Aimed at uncovering ‘bias and inaccuracy’ in online news stories, new service SpinSpotter has gone live.
The site, which describes itself as ‘very beta’, lets users install a special toolbar – Spinoculars – to identify, share and edit online articles, which they consider biased.
“I believe that journalism has become spin-heavy because journalists operate in an echo chamber. They eat with other journalists, socialize with them, and ride in cabs together. Closeness of groups can drive closeness of opinion and intellectual laziness,” said Todd Herman, founder and chief creative officer of SpinSpotter, in an open letter.
SpinSpotter has attempted to create an objective criteria for what is and what is not biased by working with US journalism schools and using the Society of Professional Journalists’ Code of Ethics.
“Their [the journalism schools’] expert knowledge (…) were then combined with guided user input and sophisticated algorithms to identify each instance of bias and inaccuracy in online media, whether it is a reporter stating opinion as fact, an unattributed adjective, a paragraph lifted from a press release, or an expert source with a clear conflict of interest,” a press release from SpinSpotter said (it’s okay, I’ve flagged it up and linked to the release).
Looks like the Spinoculars are only available for Firefox at the minute.
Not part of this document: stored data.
===== src/rtl/mem_load_driver.sv =====
// Host-to-core tile loader: accepts words over a valid/ready handshake and turns them into registered memory write strobes.
// Optional running checksum of loaded words is built only when LOAD_CHECKSUM_EN is defined.
module mem_load_driver #(
  parameter int IO_DATA_WIDTH = 16,
  parameter int COUNT_WIDTH   = 16
) (
  input  logic                     clk,
  input  logic                     arst_n_in,
  input  logic [IO_DATA_WIDTH-1:0] in_addr,
  input  logic [IO_DATA_WIDTH-1:0] in_data,
  input  logic [1:0]               in_kind,
  input  logic                     in_last,
  input  logic                     in_valid,
  output logic                     in_ready,
  output logic [IO_DATA_WIDTH-1:0] a_input,
  output logic [IO_DATA_WIDTH-1:0] b_input,
  output logic                     int_mem_we,
  output logic                     overlap_cache_we,
  output logic                     data_ready,
  input  logic                     fsm_done,
  output logic [COUNT_WIDTH-1:0]   load_count,
  output logic                     kind_err,
  output logic [IO_DATA_WIDTH-1:0] load_checksum,
  output logic [1:0]               dbg_state_o
);

  typedef enum logic [1:0] {
    ST_LOAD  = 2'd0,
    ST_FLUSH = 2'd1,
    ST_READY = 2'd2
  } state_e;

  state_e                   state_q, state_d;
  logic                     in_ready_q;
  logic                     data_ready_q;
  logic [IO_DATA_WIDTH-1:0] a_q, b_q;
  logic [IO_DATA_WIDTH-1:0] addr_map;
  logic                     int_we_q, oc_we_q;
  logic [COUNT_WIDTH-1:0]   count_q;
  logic                     kind_err_q;
  logic                     accept;
  logic                     done_exit;

  // Handshake: a word transfers on a rising edge where in_valid and in_ready
  // are both high; in_ready is only ever high while loading, so the host must
  // hold its word through FLUSH and READY.
  always_comb begin
    accept    = in_valid && in_ready_q;
    done_exit = (state_q == ST_READY) && fsm_done;
    state_d   = state_q;
    case (state_q)
      ST_LOAD:  if (accept && in_last) state_d = ST_FLUSH;
      ST_FLUSH: state_d = ST_READY;
      ST_READY: if (fsm_done) state_d = ST_LOAD;
      default:  state_d = ST_LOAD;
    endcase
  end

  always_comb begin
    addr_map = '0;
    case (in_kind)
      2'b00:   addr_map = {2'b00, in_addr[13:0]};
      2'b01:   addr_map = {1'b1, 6'b000000, in_addr[8:0]};
      2'b10:   addr_map = {8'h00, in_addr[7:0]};
      default: addr_map = '0;
    endcase
  end

  always_ff @(posedge clk or negedge arst_n_in) begin
    if (!arst_n_in) begin
      state_q      <= ST_LOAD;
      in_ready_q   <= 1'b0;
      data_ready_q <= 1'b0;
      a_q          <= '0;
      b_q          <= '0;
      int_we_q     <= 1'b0;
      oc_we_q      <= 1'b0;
      count_q      <= '0;
      kind_err_q   <= 1'b0;
    end else begin
      state_q      <= state_d;
      in_ready_q   <= (state_d == ST_LOAD);
      data_ready_q <= (state_d == ST_READY);
      int_we_q     <= 1'b0;
      oc_we_q      <= 1'b0;
      if (accept) begin
        // Reserved kind is counted but never written, so the bus holds its last write.
        case (in_kind)
          2'b00, 2'b01: begin
            a_q      <= addr_map;
            b_q      <= in_data;
            int_we_q <= 1'b1;
          end
          2'b10: begin
            a_q     <= addr_map;
            b_q     <= in_data;
            oc_we_q <= 1'b1;
          end
          default: kind_err_q <= 1'b1;
        endcase
      end
      if (done_exit)
        count_q <= '0;
      else if (accept)
        count_q <= count_q + COUNT_WIDTH'(1);
    end
  end

`ifdef LOAD_CHECKSUM_EN
  logic [IO_DATA_WIDTH-1:0] csum_q;

  always_ff @(posedge clk or negedge arst_n_in) begin
    if (!arst_n_in)
      csum_q <= '0;
    else if (done_exit)
      csum_q <= '0;
    else if (accept)
      csum_q <= csum_q + in_data;
  end

  assign load_checksum = csum_q;
`else
  assign load_checksum = '0;
`endif

  // Upper address bits are outside every target memory's range.
  logic unused_addr_bits;
  assign unused_addr_bits = ^in_addr[IO_DATA_WIDTH-1:14];

  assign in_ready         = in_ready_q;
  assign data_ready       = data_ready_q;
  assign a_input          = a_q;
  assign b_input          = b_q;
  assign int_mem_we       = int_we_q;
  assign overlap_cache_we = oc_we_q;
  assign load_count       = count_q;
  assign kind_err         = kind_err_q;
  assign dbg_state_o      = state_q;

endmodule


===== config.mk =====
export PLATFORM = sky130hd
export DESIGN_NAME = mem_load_driver
export DESIGN_NICKNAME = d
export VERILOG_FILES = /design/src/rtl/mem_load_driver.sv
export SDC_FILE = /design/constraint.sdc
export NUM_CORES = 1
export LEC_CHECK = 0
export ABC_AREA = 1
export CAP_MARGIN = 30
export CORE_ASPECT_RATIO = 1.25
export CORE_UTILIZATION = 46
export CTS_BUF_LIST = sky130_fd_sc_hd__clkbuf_4
export DETAILED_ROUTE_END_ITERATION = 12
export PLACE_DENSITY = 0.95
export SETUP_SLACK_MARGIN = 0.4
export SLEW_MARGIN = 25
export SYNTH_ARGS = -nofsm -noshare
export SYNTH_HDL_FRONTEND = slang
export SYNTH_SLANG_ARGS = --single-unit

===== constraint.sdc =====
create_clock -name clk -period 1.8 [get_ports clk]
set_input_delay 0.54 -clock clk [delete_from_list [all_inputs] [get_ports clk]]
set_output_delay 0.54 -clock clk [all_outputs]
set_load 0.01 [all_outputs]

* After elaboration in Yosys (flattened, before gate mapping) *
Cells that the tools add are included.

operators by class
  eq/ne operators = 5
  reduce and logical (&&, ||, !) cells = 11
  multiplexer cells = 10
  add/sub/neg operators = 1
  bitwise gates (word level) = 1

operators with widths
  operator                 count
  $pmux W16 S3             1
  $mux W16                 2
  $add A16 B1 Y16 const B  1
  $eq A2 B2 Y1 const B     3
  $logic_not A2 Y1         3
  $pmux W2 S3              1
  $eq A2 B1 Y1 const B     2
  $mux W1                  4
  $mux W2                  2
  $reduce_and A2 Y1        2
  $logic_and A1 B1 Y1      3
  $reduce_or A3 Y1         1
  $reduce_bool A2 Y1       1
  $reduce_or A2 Y1         1
  $not A1 Y1               1

storage, ports and cells
  register bits after elaboration = 55
  logic and storage cells = 37
  output and inout port bits = 71

* Depth between registers and ports, before layout *
  word-level depth = 5
  mapped depth = 8
  gate-level depth less buffers = 8

* Worst setup path after synthesis *
No wires, ideal clock.

  kind = reg2reg
  start = register count_q[1], in the netlist load_count[1]
  end = register count_q[12], in the netlist load_count[12]
  setup slack = 531 ps
  required time = 1683 ps
  data arrival time = 1152 ps
  cell stages (with the launch flop) = 9
  setup time = 117 ps
  cell sequence = dfrtp_1 ha_1 nand3_1 nor2_1 nand2_1 nor2_1 nand2_1 nand2_1 nor2_1

between the ends
  cells in the longest elaborated chain, start to end = 3

ends and longest elaborated chain
  element                   RTL line  text
  start: declaration        39        logic [COUNT_WIDTH-1:0] count_q;
  start signal: assignment  105       count_q <= count_q + COUNT_WIDTH'(1);
  $add A16 B1 Y16           105
  $mux W16                  104       else if (accept)
  $mux W16                  102       if (done_exit)

No other way between the ends. The select of a mux whose other input is x is not followed.
A chain may end at the register's enable or synchronous reset.

* Final worst setup path *
  start = register b_q[6], in the netlist b_input[6]
  end = output port b_input[6]

RTL lines
  element                   RTL line  text
  start: declaration        36        logic [IO_DATA_WIDTH-1:0] a_q, b_q;
  start signal: assignment  91        b_q <= in_data;
  start signal: assignment  96        b_q <= in_data;
  end: declaration          16        output logic [IO_DATA_WIDTH-1:0] b_input,

No word-level cell between the ends.

==> impl_metrics.toml <==
[yosys]
yosysSeqAreaShare_pct = 56.3
synth_top_cell_area_share_pct = 56.3
synth_cells = 277
yosysTopAreaCell = "dfrtp_1"
synth_seq_cells = 54
yosys.area_share.simple_pct = 26.5
synthAdderAreaFrac_pct = 0.521
muxShareOfSynthArea_pct = 0
yosys-top-cells-area = "dfrtp_1 56%, nand2_1 16%, buf_4 5.3%"
ys_types = 24
synth_xor_area_share_pct = 0
syn_area_per_cell_um2 = 8.66
synth_top_family_by_area = "simple AND/OR/NAND/NOR gates"
yosysWarnings = 0
syn_area_mm2 = 0.00240
synth_compound_area_share_pct = 7.25

[outcome]
status = "finished, final reports clean"

[flow_run]
cap_violations = 0

[place]
gp_congestion = 0.824
numPortBuffers = 90
postPlaceCellArea_mm2 = 0.00338
hpwlAfterDp_mm = 4.12
placed_cells = 431

[timing]
period_share_pct = 81.9
setup_tns_ns = 0
max_freq_mhz = 678
fin_skew_ns = 0.00749
period_needed_ns = 1.47
hold_viol = 0
setup_viol = 0
grt_setup_unrepaired = "yes"
drv_slew = 0

[floorplanning]
start_util_pct = 47.6
core_region_area_mm2 = 0.00504
die_width_um = 66.6
die_area_mm2 = 0.00551
io_pins = 110
num_rows = 29
die_h_um = 82.8

[global_routing]
track_usage_pct = 22.3
grt_max_degree = 55
grt_pass1_vias = 2159
antenna_found_initial = 0
overflow = 0
grt_pass1_wl_mm = 9.21

[worst_setup_path]
path_delay_family = "flip-flops"
worstPathRequired_ns = 1.26
critPathKind = "reg2out"
cp_cell_sequence = "buf_2"
endpoint_kind = "output pin"
startpoint_type = "register"
r2r_cells = 9
critPathMaxFanout = 2
crit_slowest_cell = "dfrtp_1"
critical_path_depth = 1
arrival_ns = 0.93
cpPeakStageDelay_ns = 0.43
critPathBufInv = 1

[clock_network]
clock-sinks = 54
htree_levels = 2
clk_latency_ns = 0.37
cts-buffers-inserted = 5
cts_buffer_depth = 2
holdBufCountCts = 0
cts_root_buf = "clkbuf_4"
clkTransAtPathRegs_ns = 0.14
cts_tree = "yes"

[finish]
layout_commonest_cell = "nand2_1"
fillerInstances = 364
fin_nets = 452
fin_util_pct = 71.6
diodes = 0
areaGrowthSynthToFinish_pct = 50.5
drive_above_1_share_pct = 31.5
stdcell_count = 475
fin_area_mm2 = 0.00361
final_cell_mix = "101 x nand2_1, 54 x dfrtp_1, 43 x buf_2"

[pwr]
swShare_pct = 35.2
pwr-share-seq_pct = 41.1
p_per_area_mw_per_mm2 = 1230
netSwitchingPower_mw = 1.57
fin_total_pwr_mw = 4.46
combPwrFrac_pct = 43.7
power_leakage_nw = 1.93
clock_power_share_pct = 15.2
internal-power_mw = 2.89
ir_drop_mv = 1.02

[routing]
vias = 2272
wl_mm = 6.18
drt_iter0_markers = 80
antenna_left = 0
drt_pre_antenna_iters = 4
vias_per_cell = 4.78
remaining_drc_errors = 0
wl_per_cell_um = 13.0

[min_path]
hp-class = "in2async"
Once downloaded and turned on they’ll identify if elements of a news story have previously been identified by another SpinSpotter user.
You can also use them to select and report articles or parts of stories that are biased according to different ‘rules of spin’, whether its as a result of the reporter’s voice or a lack of balance.
SpinSpotter comes hot on the heels of NewsCred – a site aiming to gauge the credibility of news sources – launched late last month.